Katrina was still a Category 1 when it hit Jackson, about 150 miles inland. Katrina pummeled south Mississippi and the Gulf Coast. We had one death in our neighborhood, from a falling tree. We were out of power for just a week and lost some big branches in our yard, far more fortunate that hundreds of thousands of our neighbors to the south. (Including my dear friend, Al Sturgeon, now Dean of Students at Pepperdine University School of Law, who lost his home and pastored the congregation on the coast in whose church building he and his family had to live for weeks).

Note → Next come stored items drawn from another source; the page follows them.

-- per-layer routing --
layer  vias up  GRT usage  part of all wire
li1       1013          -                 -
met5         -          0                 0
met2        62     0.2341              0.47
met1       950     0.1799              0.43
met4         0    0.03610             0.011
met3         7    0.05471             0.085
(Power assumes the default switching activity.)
**src/rtl/bitmanip_exec_pipe_pkg.sv**
```systemverilog
// Shared definitions for the bitmanip execution pipe: op codes, legality
// check and the two pipeline stage payloads.
package bmu_pkg;

  localparam int BMU_ROB_W = 6;
  localparam int BMU_PRF_W = 6;

  localparam logic [3:0] BMU_AND  = 4'b0000;
  localparam logic [3:0] BMU_OR   = 4'b0001;
  localparam logic [3:0] BMU_XOR  = 4'b0010;
  localparam logic [3:0] BMU_ORCB = 4'b0011;
  localparam logic [3:0] BMU_ANDN = 4'b0100;
  localparam logic [3:0] BMU_ORN  = 4'b0101;
  localparam logic [3:0] BMU_XNOR = 4'b0110;
  localparam logic [3:0] BMU_CTZ  = 4'b1000;
  localparam logic [3:0] BMU_REV8 = 4'b1010;
  localparam logic [3:0] BMU_CPOP = 4'b1011;
  localparam logic [3:0] BMU_CLZ  = 4'b1100;

  // Codes 0111, 1001 and 1101..1111 are unassigned.
  function automatic logic bmu_op_legal(input logic [3:0] op);
    case (op)
      4'b0111, 4'b1001, 4'b1101, 4'b1110, 4'b1111: return 1'b0;
      default:                                     return 1'b1;
    endcase
  endfunction

  typedef struct packed {
    logic [3:0]           op;
    logic [31:0]          a;
    logic [31:0]          b;
    logic [BMU_ROB_W-1:0] rob;
    logic [BMU_PRF_W-1:0] dest;
    logic                 wren;
  } bmu_s1_t;

  typedef struct packed {
    logic [31:0]          result;
    logic [BMU_ROB_W-1:0] rob;
    logic [BMU_PRF_W-1:0] dest;
    logic                 wren;
    logic                 illegal;
  } bmu_s2_t;

endpackage

```
**src/rtl/bitmanip_exec_pipe_if.sv**
```systemverilog
// Issue and writeback handshakes of the bitmanip pipe. Signal suffixes are
// relative to the pipe: the slave modport is the pipe, master is its peer.
interface bitmanip_exec_pipe_if #(
  parameter int ROB_W = 6,
  parameter int PRF_W = 6
);
  logic             issue_valid_i;
  logic             issue_ready_o;
  logic [3:0]       issue_op_i;
  logic [31:0]      issue_a_i;
  logic [31:0]      issue_b_i;
  logic [ROB_W-1:0] issue_rob_i;
  logic [PRF_W-1:0] issue_dest_i;
  logic             issue_wren_i;

  logic             wb_valid_o;
  logic             wb_ready_i;
  logic [31:0]      wb_result_o;
  logic [ROB_W-1:0] wb_rob_o;
  logic [PRF_W-1:0] wb_dest_o;
  logic             wb_wren_o;
  logic             wb_illegal_o;

  modport slave (
    input  issue_valid_i, issue_op_i, issue_a_i, issue_b_i, issue_rob_i,
           issue_dest_i, issue_wren_i, wb_ready_i,
    output issue_ready_o, wb_valid_o, wb_result_o, wb_rob_o, wb_dest_o,
           wb_wren_o, wb_illegal_o
  );

  modport master (
    output issue_valid_i, issue_op_i, issue_a_i, issue_b_i, issue_rob_i,
           issue_dest_i, issue_wren_i, wb_ready_i,
    input  issue_ready_o, wb_valid_o, wb_result_o, wb_rob_o, wb_dest_o,
           wb_wren_o, wb_illegal_o
  );
endinterface

```
**src/rtl/bitmanip_exec_pipe_gates.sv**
```systemverilog
// Combinational logic/bitmanip unit. Unassigned op codes yield zero.
module gates
  import bmu_pkg::*;
(
  input  logic [3:0]  op,
  input  logic [31:0] a,
  input  logic [31:0] b,
  output logic [31:0] result
);

  logic [5:0] cnt;

  // Evaluate the selected operation; counts are at most 32 so fit in 6 bits.
  always_comb begin
    result = '0;
    cnt    = 6'd0;
    case (op)
      BMU_AND:  result = a & b;
      BMU_OR:   result = a | b;
      BMU_XOR:  result = a ^ b;
      BMU_ORCB: begin
        for (int i = 0; i < 4; i++) result[i*8 +: 8] = {8{|a[i*8 +: 8]}};
      end
      BMU_ANDN: result = a & ~b;
      BMU_ORN:  result = a | ~b;
      BMU_XNOR: result = ~(a ^ b);
      BMU_CTZ: begin
        cnt = 6'd32;
        for (int i = 31; i >= 0; i--) if (a[i]) cnt = 6'(i);
        result = {26'd0, cnt};
      end
      BMU_REV8: result = {a[7:0], a[15:8], a[23:16], a[31:24]};
      BMU_CPOP: begin
        for (int i = 0; i < 32; i++) if (a[i]) cnt = cnt + 6'd1;
        result = {26'd0, cnt};
      end
      BMU_CLZ: begin
        cnt = 6'd32;
        for (int i = 0; i < 32; i++) if (a[i]) cnt = 6'(31 - i);
        result = {26'd0, cnt};
      end
      default: result = '0;
    endcase
  end

endmodule

```
**src/rtl/bitmanip_exec_pipe.sv**
```systemverilog
// Two-stage execution pipe around the gates unit: S1 registers the issued
// operands, S2 registers the result with its ROB tag for writeback.
// The struct widths come from bmu_pkg; ROB_W/PRF_W must match them.
module bitmanip_exec_pipe
  import bmu_pkg::*;
#(
  parameter int ROB_W = BMU_ROB_W,
  parameter int PRF_W = BMU_PRF_W
) (
  input  logic                 cpu_clock_i,
  input  logic                 cpu_resetn_i,
  input  logic                 flush_i,
  bitmanip_exec_pipe_if.slave  bus,
  output logic                 busy_o
);

  bmu_s1_t     s1_q;
  bmu_s2_t     s2_q;
  logic        s1_valid;
  logic        s2_valid;
  logic        s2_free;
  logic        s1_accept;
  logic        s2_load;
  logic        s1_legal;
  logic [31:0] gates_result;

  // S2 can take a new op when empty or when its op leaves this cycle.
  assign s2_free           = !s2_valid || bus.wb_ready_i;
  assign bus.issue_ready_o = !flush_i && (!s1_valid || s2_free);
  assign s1_accept         = bus.issue_valid_i && bus.issue_ready_o;
  assign s2_load           = s1_valid && s2_free;
  assign s1_legal          = bmu_op_legal(s1_q.op);

  gates u_gates (
    .op     (s1_q.op),
    .a      (s1_q.a),
    .b      (s1_q.b),
    .result (gates_result)
  );

  // Stage occupancy; flush drops both stages whatever the handshakes say.
  always_ff @(posedge cpu_clock_i or negedge cpu_resetn_i) begin
    if (!cpu_resetn_i) begin
      s1_valid <= 1'b0;
      s2_valid <= 1'b0;
    end else if (flush_i) begin
      s1_valid <= 1'b0;
      s2_valid <= 1'b0;
    end else begin
      if (s1_accept)    s1_valid <= 1'b1;
      else if (s2_load) s1_valid <= 1'b0;
      if (s2_load)                 s2_valid <= 1'b1;
      else if (bus.wb_ready_i)     s2_valid <= 1'b0;
    end
  end

  // Stage payloads; an illegal op carries a zero result and the flag.
  always_ff @(posedge cpu_clock_i or negedge cpu_resetn_i) begin
    if (!cpu_resetn_i) begin
      s1_q <= '0;
      s2_q <= '0;
    end else begin
      if (s1_accept) begin
        s1_q.op   <= bus.issue_op_i;
        s1_q.a    <= bus.issue_a_i;
        s1_q.b    <= bus.issue_b_i;
        s1_q.rob  <= bus.issue_rob_i;
        s1_q.dest <= bus.issue_dest_i;
        s1_q.wren <= bus.issue_wren_i;
      end
      if (s2_load) begin
        s2_q.result  <= s1_legal ? gates_result : 32'd0;
        s2_q.rob     <= s1_q.rob;
        s2_q.dest    <= s1_q.dest;
        s2_q.wren    <= s1_q.wren;
        s2_q.illegal <= !s1_legal;
      end
    end
  end

  assign bus.wb_valid_o   = s2_valid;
  assign bus.wb_result_o  = s2_q.result;
  assign bus.wb_rob_o     = s2_q.rob[ROB_W-1:0];
  assign bus.wb_dest_o    = s2_q.dest[PRF_W-1:0];
  assign bus.wb_wren_o    = s2_q.wren;
  assign bus.wb_illegal_o = s2_q.illegal;
  assign busy_o           = s1_valid || s2_valid;

endmodule

```
**src/flat_wrapper.sv**
```systemverilog
// flat-port wrapper written by rule: the top's interface ports become plain ports
module bitmanip_exec_pipe_flat import bmu_pkg::*;
#(
  parameter int ROB_W = BMU_ROB_W,
  parameter int PRF_W = BMU_PRF_W
)
  (cpu_clock_i, cpu_resetn_i, flush_i, busy_o, bus_issue_valid_i, bus_issue_op_i, bus_issue_a_i, bus_issue_b_i, bus_issue_rob_i, bus_issue_dest_i, bus_issue_wren_i, bus_wb_ready_i, bus_issue_ready_o, bus_wb_valid_o, bus_wb_result_o, bus_wb_rob_o, bus_wb_dest_o, bus_wb_wren_o, bus_wb_illegal_o);
  bitmanip_exec_pipe_if #(.ROB_W(ROB_W), .PRF_W(PRF_W)) bus_i ();
  input  logic cpu_clock_i;
  input  logic cpu_resetn_i;
  input  logic flush_i;
  output logic busy_o;
  input wire logic [$bits(bus_i.issue_valid_i)-1:0] bus_issue_valid_i;
  input wire logic [$bits(bus_i.issue_op_i)-1:0] bus_issue_op_i;
  input wire logic [$bits(bus_i.issue_a_i)-1:0] bus_issue_a_i;
  input wire logic [$bits(bus_i.issue_b_i)-1:0] bus_issue_b_i;
  input wire logic [$bits(bus_i.issue_rob_i)-1:0] bus_issue_rob_i;
  input wire logic [$bits(bus_i.issue_dest_i)-1:0] bus_issue_dest_i;
  input wire logic [$bits(bus_i.issue_wren_i)-1:0] bus_issue_wren_i;
  input wire logic [$bits(bus_i.wb_ready_i)-1:0] bus_wb_ready_i;
  output wire logic [$bits(bus_i.issue_ready_o)-1:0] bus_issue_ready_o;
  output wire logic [$bits(bus_i.wb_valid_o)-1:0] bus_wb_valid_o;
  output wire logic [$bits(bus_i.wb_result_o)-1:0] bus_wb_result_o;
  output wire logic [$bits(bus_i.wb_rob_o)-1:0] bus_wb_rob_o;
  output wire logic [$bits(bus_i.wb_dest_o)-1:0] bus_wb_dest_o;
  output wire logic [$bits(bus_i.wb_wren_o)-1:0] bus_wb_wren_o;
  output wire logic [$bits(bus_i.wb_illegal_o)-1:0] bus_wb_illegal_o;
  assign bus_i.issue_valid_i = bus_issue_valid_i;
  assign bus_i.issue_op_i = bus_issue_op_i;
  assign bus_i.issue_a_i = bus_issue_a_i;
  assign bus_i.issue_b_i = bus_issue_b_i;
  assign bus_i.issue_rob_i = bus_issue_rob_i;
  assign bus_i.issue_dest_i = bus_issue_dest_i;
  assign bus_i.issue_wren_i = bus_issue_wren_i;
  assign bus_i.wb_ready_i = bus_wb_ready_i;
  assign bus_issue_ready_o = bus_i.issue_ready_o;
  assign bus_wb_valid_o = bus_i.wb_valid_o;
  assign bus_wb_result_o = bus_i.wb_result_o;
  assign bus_wb_rob_o = bus_i.wb_rob_o;
  assign bus_wb_dest_o = bus_i.wb_dest_o;
  assign bus_wb_wren_o = bus_i.wb_wren_o;
  assign bus_wb_illegal_o = bus_i.wb_illegal_o;
  bitmanip_exec_pipe #(.ROB_W(ROB_W), .PRF_W(PRF_W)) u_core (.cpu_clock_i(cpu_clock_i), .cpu_resetn_i(cpu_resetn_i), .flush_i(flush_i), .bus(bus_i), .busy_o(busy_o));
endmodule
```
**config.mk**
```make
export PLATFORM = sky130hd
export DESIGN_NAME = bitmanip_exec_pipe_flat
export DESIGN_NICKNAME = d
export VERILOG_FILES = /design/src/rtl/bitmanip_exec_pipe_pkg.sv /design/src/rtl/bitmanip_exec_pipe_if.sv /design/src/rtl/bitmanip_exec_pipe_gates.sv /design/src/rtl/bitmanip_exec_pipe.sv /design/src/flat_wrapper.sv
export SDC_FILE = /design/constraint.sdc
export NUM_CORES = 1
export LEC_CHECK = 0
export ABC_AREA = 0
export BUFFER_PORTS_ARGS = -buffer_cell sky130_fd_sc_hd__buf_2
export CORE_ASPECT_RATIO = 1.25
export CORE_MARGIN = 2
export CORE_UTILIZATION = 45
export CTS_CLUSTER_DIAMETER = 40
export CTS_CLUSTER_SIZE = 28
export DETAILED_ROUTE_END_ITERATION = 8
export HOLD_SLACK_MARGIN = 0.03
export PLACE_DENSITY = 0.69
export RECOVER_POWER = 50
export SLEW_MARGIN = 25
export SYNTH_ARGS = -nofsm -noshare
export SYNTH_HDL_FRONTEND = slang
export SYNTH_SLANG_ARGS = --single-unit
export TNS_END_PERCENT = 100
```
**constraint.sdc**
```tcl
create_clock -name cpu_clock_i -period 23.2 [get_ports cpu_clock_i]
set_clock_uncertainty 0.15 [all_clocks]
set_input_delay 2.32 -clock cpu_clock_i [delete_from_list [all_inputs] [get_ports cpu_clock_i]]
set_output_delay 2.32 -clock cpu_clock_i [all_outputs]
set_load 0.05 [all_outputs]
```
* Yosys cells after proc, flatten, opt, wreduce, memory -nomap -nowiden
Cells that the tools add are included.
** Word-level totals
- Register bits after elaboration :: 129
- Latch bits :: 0
- Bits in writable memories :: 0
- Memory bits (read-only) :: 0
- Input bits :: 86
- Output and inout port bits :: 49
- Word-level logic and storage cells :: 218
- Memories kept :: 0
** Cells by class
- Add/subtract/negate cells :: 31
- Multipliers :: 0
- Divide/modulo/power cells :: 0
- $lt $le $gt $ge :: 0
- Equal/unequal tests :: 15
- Shift-type cells :: 0
- Mux-type cells :: 135
- Bitwise logic cells :: 7
- Reductions and logical operators :: 17
** Operators by type and width (number)
- 6-bit 2-to-1 mux :: 126
- 32-bit one-hot mux with 11 select lines :: 1
- 6-bit by 1-bit adder with 6-bit output, second input constant :: 31
- 32-bit AND :: 2
- 32-bit inverter :: 2
- 32-bit bitwise OR :: 2
- 4-bit equality test, second input constant :: 8
- 32-bit 2-to-1 mux :: 1
- 8-bit OR reduction :: 4
- 32-bit bitwise XOR :: 1
- 4-bit by 3-bit equality test with 1-bit output, second input constant :: 4
- 4-bit by 2-bit equality test with 1-bit output, second input constant :: 2
- 1-bit 2-to-1 mux :: 7
- 3-bit nonzero test :: 2
- 5-bit OR reduction :: 1
- 4-bit by 1-bit equality test with 1-bit output, second input constant :: 1
- 4-bit zero test :: 1
- 1-bit logical AND :: 3
- 1-bit zero test :: 3
- 1-bit logical OR :: 3

* Logic depth before layout (Yosys ltp)
- Depth in word-level cells :: 96
- Gate-level depth with buffers :: 89
- Depth with buffers taken out :: 88

* Hierarchy
Synthesis repeated with hierarchy kept, for this count alone.
** Second synthesis, totals
- Cell total of the unflattened synthesis :: 1337
- Area total of the unflattened synthesis :: 12455.7 um^2
** Modules (own cells, without submodules)
- gates :: times used 1, cells each 1005, area each 7009.2 um^2, seq. area each 0.0 um^2
- bitmanip_exec_pipe :: times used 1, cells each 332, area each 5446.5 um^2, seq. area each 3228.1 um^2

* Worst setup path before layout
OpenSTA, ideal clock, no wires.
- Path type :: reg2reg
- Start point :: register, netlist name u_core.s1_q[45]
- End point :: register u_core.s2_q, in the netlist u_core.bus.wb_result_o[5]
- Library setup time :: 69 ps
- Arrival :: 15169 ps
- Data required time :: 22981 ps
- Path slack :: 7811 ps
- Stages on the path, launching flop included :: 90
- Path buffers :: 1
- Clock period less this slack :: 15389 ps
- Cells stage by stage :: dfrtp_1 > inv_1 > ha_1 > buf_6 > xor2_1 > ha_1 > xor2_1 > mux2i_1 > xnor2_1 > mux2i_1 > ha_1 > nor2b_1 > a31oi_1 > nor2_1 > xnor2_1 > mux2_2 > ha_1 > nand2b_1 > (+54 left out) > o21ai_0 > ha_1 > o21ai_0 > xnor2_1 > a21oi_1 > a31oi_1 > ha_1 > inv_1 > a21oi_1 > ha_1 > nand2_1 > xor2_1 > xnor2_1 > nor3_2 > o21ai_0 > a21boi_0 > or4b_1 > nand3_1
** On the way
- Cells in the longest elaborated chain, start to end :: 96
- Elaborated cells between the ends (all ways) :: 130
- Those cells by class :: add/sub (31); mux (98); reduce/logical (1)
** Ends and longest elaborated chain
- 1-bit 2-to-1 mux :: RTL line bitmanip_exec_pipe_gates.sv:34 : for (int i = 0; i < 32; i++) if (a[i]) cnt = cnt + 6'd1;
- 6-bit 2-to-1 mux :: RTL line bitmanip_exec_pipe_gates.sv:17 : case (op)
- 6-bit by 1-bit adder with 6-bit output :: RTL line bitmanip_exec_pipe_gates.sv:34
- 6-bit 2-to-1 mux :: RTL line bitmanip_exec_pipe_gates.sv:34
- 6-bit 2-to-1 mux :: RTL line bitmanip_exec_pipe_gates.sv:17
- 6-bit by 1-bit adder with 6-bit output :: RTL line bitmanip_exec_pipe_gates.sv:34
- 6-bit 2-to-1 mux :: RTL line bitmanip_exec_pipe_gates.sv:34
- 6-bit 2-to-1 mux :: RTL line bitmanip_exec_pipe_gates.sv:17
- (+80 left out)
- 6-bit 2-to-1 mux :: RTL line bitmanip_exec_pipe_gates.sv:17
- 6-bit by 1-bit adder with 6-bit output :: RTL line bitmanip_exec_pipe_gates.sv:34
- 6-bit 2-to-1 mux :: RTL line bitmanip_exec_pipe_gates.sv:34
- 6-bit 2-to-1 mux :: RTL line bitmanip_exec_pipe_gates.sv:17
- 6-bit by 1-bit adder with 6-bit output :: RTL line bitmanip_exec_pipe_gates.sv:34
- 6-bit 2-to-1 mux :: RTL line bitmanip_exec_pipe_gates.sv:34
- 32-bit one-hot mux with 11 select lines * :: RTL line bitmanip_exec_pipe_gates.sv:17
- 32-bit 2-to-1 mux * :: RTL line bitmanip_exec_pipe.sv:72 : s2_q.result <= s1_legal ? gates_result : 32'd0;
- end, declared :: RTL line bitmanip_exec_pipe.sv:18 : bmu_s2_t s2_q;
Every way passes the cells marked *; elsewhere a longest branch is shown, timed or not. The select of a mux whose other input is x is not followed.
A chain may end at the register's enable or synchronous reset.

* Worst setup path after layout
- Start point :: register, netlist name u_core.s1_q[45]
- End point :: register u_core.s2_q, in the netlist u_core.bus.wb_result_o[5]
** On the way
- Cells in the longest elaborated chain, start to end :: 96
- Elaborated cells between the ends (all ways) :: 130
- Those cells by class :: add/sub (31); mux (98); reduce/logical (1)
** Ends and longest elaborated chain (RTL line)
- 1-bit 2-to-1 mux :: bitmanip_exec_pipe_gates.sv:34
- 6-bit 2-to-1 mux :: bitmanip_exec_pipe_gates.sv:17
- 6-bit by 1-bit adder with 6-bit output :: bitmanip_exec_pipe_gates.sv:34
- 6-bit 2-to-1 mux :: bitmanip_exec_pipe_gates.sv:34
- 6-bit 2-to-1 mux :: bitmanip_exec_pipe_gates.sv:17
- 6-bit by 1-bit adder with 6-bit output :: bitmanip_exec_pipe_gates.sv:34
- 6-bit 2-to-1 mux :: bitmanip_exec_pipe_gates.sv:34
- 6-bit 2-to-1 mux :: bitmanip_exec_pipe_gates.sv:17
- (+80 left out)
- 6-bit 2-to-1 mux :: bitmanip_exec_pipe_gates.sv:17
- 6-bit by 1-bit adder with 6-bit output :: bitmanip_exec_pipe_gates.sv:34
- 6-bit 2-to-1 mux :: bitmanip_exec_pipe_gates.sv:34
- 6-bit 2-to-1 mux :: bitmanip_exec_pipe_gates.sv:17
- 6-bit by 1-bit adder with 6-bit output :: bitmanip_exec_pipe_gates.sv:34
- 6-bit 2-to-1 mux :: bitmanip_exec_pipe_gates.sv:34
- 32-bit one-hot mux with 11 select lines * :: bitmanip_exec_pipe_gates.sv:17
- 32-bit 2-to-1 mux * :: bitmanip_exec_pipe.sv:72
Marked as above.

==> qor.yml <==
timing:
  setup_viol: 0
  hold_viol: 0
  max_freq_ghz: 0.0570
  tns_ps: 0
  slew-limit-headroom: -1.19
  worst_pin_slew_ps: 3280
  finalMaxSlewViolations: 154
  fin_crit_ps: 17550
  min_period_over_period: 0.756
  rsz0062_at_grt: "false"
critical_path:
  cpLargestDelayFamily: "adder cells"
  cp_slowest_cell: "or4b_1"
  critPathMaxFanout: 9
  crit_path_frequent_cell: "ha_1"
  end_kind: "register"
  path_class: "register to register"
  critPathLaunchType: "register"
  crit_required_ps: 23420
  cpPeakStageDelay_ps: 530
  arrival_ps: 17770
  crit_buf_inv: 2
logic_synthesis:
  synthMuxAreaShare: 0.112
  synth-edff-count: 0
  ys_seq_elements: 129
  synthSimpleGateAreaFrac: 0.154
  ys_seq_area_frac: 0.273
  synth_compound_area_frac: 0.216
  synth-adder-area-share: 0.0368
  synthCells: 1377
  synth_top_family_by_area: "compound AO/OA/AOI/OAI gates"
  synth_top_flop_cell: "dfrtp_1"
  netlist_area_um2: 11800
  synth_async_sr_flop_share: 1.00
  synth.distinct_cells: 88
  synth_xor_area_frac: 0.163
  yosysWarnings: 0
  synth_nets: 1497
  synth_area_per_cell_um2: 8.59
drt:
  dr.pass1.iters: 5
  vias: 10649
  first_iter_violations: 657
  drc: 0
  routed_wl_um: 33500
  viasPerCell: 5.91
  highest_layer: "met4"
  routed-wl-met3_um: 1900
  wl_met1_um: 13800
  wire_per_inst_um: 18.6
  wl_met2_um: 16500
  antenna_left: 0
floorplan:
  dieWidth_um: 149
  core_um2: 25900
  placementRows: 66
  die-area_um2: 27600
  start_util: 0.456
  dieHeight_um: 185
  ios: 135
finish:
  drive_gt1_frac: 0.221
  most-common-layout-cells: "buf_2 (131), dfrtp_1 (128), nand2_1 (127)"
  final_cells: 1801
  finish.utilization: 0.512
  nNetsFinal: 1567
  area_delta_synth_final_pct: 12.2
  final_common_cell: "buf_2"
global_route:
  grt.total_usage: 0.246
  first_global_vias: 10355
  grt_max_degree: 82
  antenna_found_initial: 0
  grt_overflow: 0
  grt_pass1_wl_um: 53700
clock_network:
  cts_tree: "built"
  cts_made_buffers: 17
  postCtsSetupBuffers: 0
  cts_buffer_depth: 2
  clock_sinks: 129
  cts_hold_buf: 0
  cts_resized: 0
  clock_latency_ps: 440
  cts_root_buffer: "clkbuf_16"
  clkTransAtPathRegs_ps: 70
  htree_levels: 4
place:
  hpwlAfterDp_um: 25000
  placed_cells: 1767
  place_congestion: 0.905
  port_buffers: 134
flow_run:
  cap_violations: 3
status:
  status: "finished with violations"
  violations: "max-capacitance violations, max-slew violations"
hold_path:
  hold_class: "register to register"
[cell families after synthesis]
family          Yosys count
simple gates            390
xor+xnor                180
mux                     119
flops                   129
fa+ha+maj                35
compound gates          387
buf+inv                 137
[metal layers]
metal	up-vias	track usage
met5	-	0
met3	74	0.0480
met1	5104	0.296
met2	355	0.429
met4	0	0.104
li1	5116	-
[sequential cells by signal, indices dropped and copies added, names as in the netlist]
register,count
u_core.s1_valid,1
u_core.bus.wb_valid_o,1
u_core.bus.wb_rob_o,6
u_core.bus.wb_result_o,32
u_core.bus.wb_illegal_o,1
u_core.bus.wb_dest_o,6
u_core.s1_q,81
u_core.bus.wb_wren_o,1
[worst reg2reg max path: cells and delay by family, from the launching register on]
kind | cells | cell delay (ps)
adders and majority gates | 16 | 4790
buffers and inverters | 2 | 200
AOI/OAI and AO/OA | 25 | 4190
and+or+nand+nor | 21 | 3080
DFF | 1 | 510
muxes | 6 | 1140
xor gates and xnor gates | 18 | 3460
[path summary, 6_finish.rpt]
check	to	startpoint	slack [ps]	cells after the start
setup / recovery	u_core.bus.wb_result_o[5]	u_core.s1_q[45]	5650	88
hold / removal	u_core.bus.wb_result_o[19]	u_core.bus.wb_result_o[19]	320	2
setup reg to reg	u_core.bus.wb_result_o[5]	u_core.s1_q[45]	5650	88
hold reg to reg	u_core.bus.wb_result_o[19]	u_core.bus.wb_result_o[19]	320	2
max in group asynchronous	u_core.s1_q[54]	cpu_resetn_i	15470	3
min in group asynchronous	u_core.bus.wb_dest_o[0]	cpu_resetn_i	2830	1
[synthesized netlist by cell type, types with 6 or more instances]
master	n	area, µm²
a2111oi_0	30	263
a211oi_1	34	255
a21o_1	28	210
a21oi_1	98	490
a221oi_1	6	52.6
a31oi_1	14	87.6
and2_1	9	56.3
and3_1	7	43.8
buf_1	9	33.8
clkbuf_1	83	312
dfrtp_1	129	3230
ha_1	34	425
inv_1	37	139
mux2_2	97	1090
mux2i_1	21	210
nand2_1	128	480
nand2b_1	15	93.8
nand3_1	27	135
nand3b_1	7	52.6
nor2_1	114	428
nor2b_1	11	68.8
nor3_1	19	95.1
nor4_1	11	68.8
o211ai_1	6	45.0
o21a_1	8	60.1
o21ai_0	83	415
o21bai_1	8	60.1
o22ai_1	8	50.1
o31ai_1	10	75.1
or2_2	10	62.6
or3_1	6	37.5
xnor2_1	90	788
xnor2_2	8	130
xnor2_4	6	165
xor2_1	64	561
[layout make-up]
| cell class | instances | area (µm²) |
|---|---|---|
| Fill cell | 2484 | 12700 |
| Multi-Input combinational cell | 1111 | 8090 |
| Sequential cell | 129 | 3230 |
| Timing Repair Buffer | 146 | 746 |
| Clock buffer | 19 | 443 |
| Tap cell | 340 | 425 |
| Clock inverter | 13 | 175 |
| Inverter | 42 | 168 |
| Antenna cell | 1 | 2.50 |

Our church, Meadowbrook Church of Christ in Jackson, became our primary hub of relief activity, distributing tons of material every day to shelters without Red Cross Support, donated by thousands of people from across the country. We served on some chainsaw crews that helped dig out little towns in the pine woods of southern Mississippi, weeks after the storm but still before FEMA arrived. The Mississippi Bar mobilized young lawyers for disaster legal relief, and I worked my first-ever pro bono cases for some tenants who had arrived to find themselves displaced by landlords who needed some place to live.
Among the destruction, my favorite moment was the morning after the darkest, quietest, hottest night of our lives. Our neighborhood was wrecked, and we knew we would not have power for a long time. The restaurateur next door, the pastry chef across the street, and all the others on our block realized that we all had a whole lot of food about to go bad. We dragged our gas grills into the street, under downed power lines, around fallen oak trees, next to splintered telephone poles, beside crushed cars, amid piles of debris, and we had the most hopeful, most delicious, most neighborly cookout Belhaven had ever seen. Before we all left for our respective refuges, we gathered in our street to eat, to comfort, to commiserate, to love on each other and to bear witness to the mighty storm.
I have a map of Mississippi on my office wall. It’s my home, however long we live far away, and, in all my growing up and lawyering in Mississippi, that moment in the middle of Manship Street with our neighbors was the quintessential manifestation of hospitality, neighborhood, community and potluck love.
Mississippi’s motto is Virtute et Armis, by Valor and Arms, but valor wins every time, especially when it’s valorous, gritty hospitality, hope, optimism and good food in a sweltering August morning.